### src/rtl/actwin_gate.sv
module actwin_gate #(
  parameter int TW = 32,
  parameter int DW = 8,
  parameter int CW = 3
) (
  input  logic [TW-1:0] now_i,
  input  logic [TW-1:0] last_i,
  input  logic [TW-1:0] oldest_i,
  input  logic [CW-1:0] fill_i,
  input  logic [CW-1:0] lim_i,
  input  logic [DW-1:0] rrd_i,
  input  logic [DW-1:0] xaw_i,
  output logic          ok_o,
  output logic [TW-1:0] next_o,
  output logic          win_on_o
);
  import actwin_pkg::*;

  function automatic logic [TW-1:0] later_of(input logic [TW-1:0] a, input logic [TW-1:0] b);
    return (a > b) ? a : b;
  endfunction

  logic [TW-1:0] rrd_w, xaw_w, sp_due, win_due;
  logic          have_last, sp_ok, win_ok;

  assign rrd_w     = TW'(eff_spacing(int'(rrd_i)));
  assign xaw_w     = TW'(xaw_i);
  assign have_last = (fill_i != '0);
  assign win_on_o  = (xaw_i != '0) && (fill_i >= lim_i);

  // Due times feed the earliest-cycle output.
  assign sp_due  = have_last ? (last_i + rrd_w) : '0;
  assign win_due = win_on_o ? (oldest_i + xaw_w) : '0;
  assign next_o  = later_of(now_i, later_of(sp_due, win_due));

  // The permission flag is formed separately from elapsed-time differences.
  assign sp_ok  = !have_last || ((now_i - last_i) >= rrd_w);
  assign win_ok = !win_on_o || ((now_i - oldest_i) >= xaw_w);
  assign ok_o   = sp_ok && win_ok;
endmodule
= = =
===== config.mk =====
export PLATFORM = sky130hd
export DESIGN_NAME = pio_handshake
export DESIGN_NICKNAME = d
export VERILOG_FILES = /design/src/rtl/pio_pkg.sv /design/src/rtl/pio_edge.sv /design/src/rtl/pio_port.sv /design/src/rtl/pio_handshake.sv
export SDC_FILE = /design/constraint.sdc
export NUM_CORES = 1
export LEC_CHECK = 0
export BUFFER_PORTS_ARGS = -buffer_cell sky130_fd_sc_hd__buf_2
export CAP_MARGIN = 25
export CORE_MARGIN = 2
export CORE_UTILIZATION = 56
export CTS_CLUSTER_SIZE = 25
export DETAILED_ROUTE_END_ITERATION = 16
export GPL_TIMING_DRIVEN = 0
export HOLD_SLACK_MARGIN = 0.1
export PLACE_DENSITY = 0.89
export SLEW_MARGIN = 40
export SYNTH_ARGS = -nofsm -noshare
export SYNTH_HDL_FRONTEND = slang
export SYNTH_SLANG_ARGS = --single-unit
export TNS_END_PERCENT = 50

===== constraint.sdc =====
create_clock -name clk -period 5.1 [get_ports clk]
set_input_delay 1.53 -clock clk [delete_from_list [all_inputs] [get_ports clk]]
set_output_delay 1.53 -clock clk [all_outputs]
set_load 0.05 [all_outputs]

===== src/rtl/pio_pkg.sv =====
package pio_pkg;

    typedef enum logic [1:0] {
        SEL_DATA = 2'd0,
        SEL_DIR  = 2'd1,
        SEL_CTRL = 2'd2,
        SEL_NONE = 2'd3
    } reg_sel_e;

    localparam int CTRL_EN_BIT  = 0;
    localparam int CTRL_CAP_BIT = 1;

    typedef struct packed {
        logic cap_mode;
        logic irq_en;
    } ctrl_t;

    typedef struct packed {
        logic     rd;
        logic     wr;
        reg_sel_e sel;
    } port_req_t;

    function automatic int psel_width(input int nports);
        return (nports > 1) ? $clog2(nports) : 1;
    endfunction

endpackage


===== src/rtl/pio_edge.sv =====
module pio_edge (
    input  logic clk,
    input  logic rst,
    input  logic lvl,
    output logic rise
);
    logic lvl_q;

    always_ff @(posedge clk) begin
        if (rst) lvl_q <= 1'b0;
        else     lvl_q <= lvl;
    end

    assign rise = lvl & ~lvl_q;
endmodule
= = =
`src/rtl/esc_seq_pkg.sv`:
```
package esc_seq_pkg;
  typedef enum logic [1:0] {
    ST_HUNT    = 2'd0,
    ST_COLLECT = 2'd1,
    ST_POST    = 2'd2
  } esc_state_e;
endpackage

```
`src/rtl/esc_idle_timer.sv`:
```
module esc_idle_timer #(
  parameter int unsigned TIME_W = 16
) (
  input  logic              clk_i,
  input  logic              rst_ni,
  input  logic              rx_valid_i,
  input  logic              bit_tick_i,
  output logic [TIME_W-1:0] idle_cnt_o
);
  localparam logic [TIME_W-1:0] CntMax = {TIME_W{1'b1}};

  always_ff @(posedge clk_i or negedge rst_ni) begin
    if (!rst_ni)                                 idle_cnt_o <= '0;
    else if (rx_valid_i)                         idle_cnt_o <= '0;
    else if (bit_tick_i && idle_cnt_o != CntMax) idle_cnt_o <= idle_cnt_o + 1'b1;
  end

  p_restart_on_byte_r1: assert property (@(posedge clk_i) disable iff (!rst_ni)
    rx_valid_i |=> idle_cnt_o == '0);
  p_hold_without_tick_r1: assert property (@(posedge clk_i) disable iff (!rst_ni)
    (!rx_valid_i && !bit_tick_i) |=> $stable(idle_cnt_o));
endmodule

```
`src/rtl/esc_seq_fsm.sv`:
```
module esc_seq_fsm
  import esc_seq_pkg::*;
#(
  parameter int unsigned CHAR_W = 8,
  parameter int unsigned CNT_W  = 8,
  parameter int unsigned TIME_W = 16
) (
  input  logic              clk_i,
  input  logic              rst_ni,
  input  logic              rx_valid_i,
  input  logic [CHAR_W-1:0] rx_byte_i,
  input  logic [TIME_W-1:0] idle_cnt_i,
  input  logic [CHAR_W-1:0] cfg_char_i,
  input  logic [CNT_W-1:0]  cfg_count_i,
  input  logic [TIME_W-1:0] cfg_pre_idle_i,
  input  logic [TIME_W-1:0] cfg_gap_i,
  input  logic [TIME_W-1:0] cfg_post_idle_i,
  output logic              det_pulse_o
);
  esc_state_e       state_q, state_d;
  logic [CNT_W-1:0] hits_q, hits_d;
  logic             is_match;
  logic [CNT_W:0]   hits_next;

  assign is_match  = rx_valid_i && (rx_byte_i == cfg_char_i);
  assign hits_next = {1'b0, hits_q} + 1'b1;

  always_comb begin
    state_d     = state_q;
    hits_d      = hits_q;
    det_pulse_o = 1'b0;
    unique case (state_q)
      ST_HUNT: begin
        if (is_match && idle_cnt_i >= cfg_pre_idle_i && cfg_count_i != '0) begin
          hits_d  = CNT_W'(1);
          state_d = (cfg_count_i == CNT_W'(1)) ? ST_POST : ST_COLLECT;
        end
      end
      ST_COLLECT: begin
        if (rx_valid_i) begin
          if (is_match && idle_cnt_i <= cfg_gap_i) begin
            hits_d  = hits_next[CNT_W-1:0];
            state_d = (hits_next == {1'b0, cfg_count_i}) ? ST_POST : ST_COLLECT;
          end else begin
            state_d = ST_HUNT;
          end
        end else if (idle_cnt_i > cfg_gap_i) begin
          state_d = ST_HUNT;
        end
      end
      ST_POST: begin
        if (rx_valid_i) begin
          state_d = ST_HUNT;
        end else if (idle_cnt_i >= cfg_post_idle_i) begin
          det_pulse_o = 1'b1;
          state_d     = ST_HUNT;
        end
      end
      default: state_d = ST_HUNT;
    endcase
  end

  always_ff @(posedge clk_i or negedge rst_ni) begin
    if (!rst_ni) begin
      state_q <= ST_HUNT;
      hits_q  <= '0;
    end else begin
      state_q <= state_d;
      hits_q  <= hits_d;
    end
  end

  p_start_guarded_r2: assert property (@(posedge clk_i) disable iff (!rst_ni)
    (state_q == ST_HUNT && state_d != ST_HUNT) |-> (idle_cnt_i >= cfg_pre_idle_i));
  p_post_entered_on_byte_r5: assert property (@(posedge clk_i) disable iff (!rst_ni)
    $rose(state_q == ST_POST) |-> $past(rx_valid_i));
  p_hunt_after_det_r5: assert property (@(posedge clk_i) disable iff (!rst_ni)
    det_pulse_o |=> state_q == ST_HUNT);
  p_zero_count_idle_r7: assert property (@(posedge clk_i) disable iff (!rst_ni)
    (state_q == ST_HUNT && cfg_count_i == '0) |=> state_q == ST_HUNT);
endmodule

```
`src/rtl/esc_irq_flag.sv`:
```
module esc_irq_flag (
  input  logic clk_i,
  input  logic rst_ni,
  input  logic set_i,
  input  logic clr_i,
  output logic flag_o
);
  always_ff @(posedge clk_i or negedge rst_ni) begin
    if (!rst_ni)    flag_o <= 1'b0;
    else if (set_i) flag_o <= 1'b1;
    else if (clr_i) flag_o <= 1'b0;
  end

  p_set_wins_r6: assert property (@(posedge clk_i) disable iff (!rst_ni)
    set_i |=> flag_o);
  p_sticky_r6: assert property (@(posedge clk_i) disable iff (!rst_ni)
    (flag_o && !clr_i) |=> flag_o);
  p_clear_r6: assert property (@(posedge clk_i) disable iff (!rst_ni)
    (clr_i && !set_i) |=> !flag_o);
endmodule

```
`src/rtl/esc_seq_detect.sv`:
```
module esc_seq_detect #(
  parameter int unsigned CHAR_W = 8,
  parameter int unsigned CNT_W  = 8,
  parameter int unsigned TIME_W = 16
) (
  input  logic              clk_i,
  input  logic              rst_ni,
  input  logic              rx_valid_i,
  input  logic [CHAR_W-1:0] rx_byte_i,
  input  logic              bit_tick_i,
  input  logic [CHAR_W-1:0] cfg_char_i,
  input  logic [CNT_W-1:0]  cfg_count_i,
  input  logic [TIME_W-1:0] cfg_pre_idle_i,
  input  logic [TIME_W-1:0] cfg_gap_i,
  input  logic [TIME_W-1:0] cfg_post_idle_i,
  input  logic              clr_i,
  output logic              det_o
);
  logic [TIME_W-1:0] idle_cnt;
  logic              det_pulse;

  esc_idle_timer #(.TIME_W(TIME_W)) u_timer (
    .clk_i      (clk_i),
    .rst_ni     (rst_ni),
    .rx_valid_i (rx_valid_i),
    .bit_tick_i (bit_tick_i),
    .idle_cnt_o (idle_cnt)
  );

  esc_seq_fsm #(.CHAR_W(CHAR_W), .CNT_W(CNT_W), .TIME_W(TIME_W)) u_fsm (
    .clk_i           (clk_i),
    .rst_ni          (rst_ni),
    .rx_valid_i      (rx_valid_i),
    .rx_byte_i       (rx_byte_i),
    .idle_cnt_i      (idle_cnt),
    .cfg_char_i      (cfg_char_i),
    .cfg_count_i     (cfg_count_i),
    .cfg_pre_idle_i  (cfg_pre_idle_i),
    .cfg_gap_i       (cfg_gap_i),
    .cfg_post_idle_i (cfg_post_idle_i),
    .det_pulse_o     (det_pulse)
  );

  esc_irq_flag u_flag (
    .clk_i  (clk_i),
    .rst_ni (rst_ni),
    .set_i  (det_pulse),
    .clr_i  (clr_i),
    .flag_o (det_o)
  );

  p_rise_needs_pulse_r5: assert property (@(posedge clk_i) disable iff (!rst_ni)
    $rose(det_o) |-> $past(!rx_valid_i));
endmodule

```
= = =
* **WHAT THE TASK REQUIRES**:
Check each line above for "typedef" and give the number of lines that match, nothing more.

* **PROBLEM SOLUTION**:
4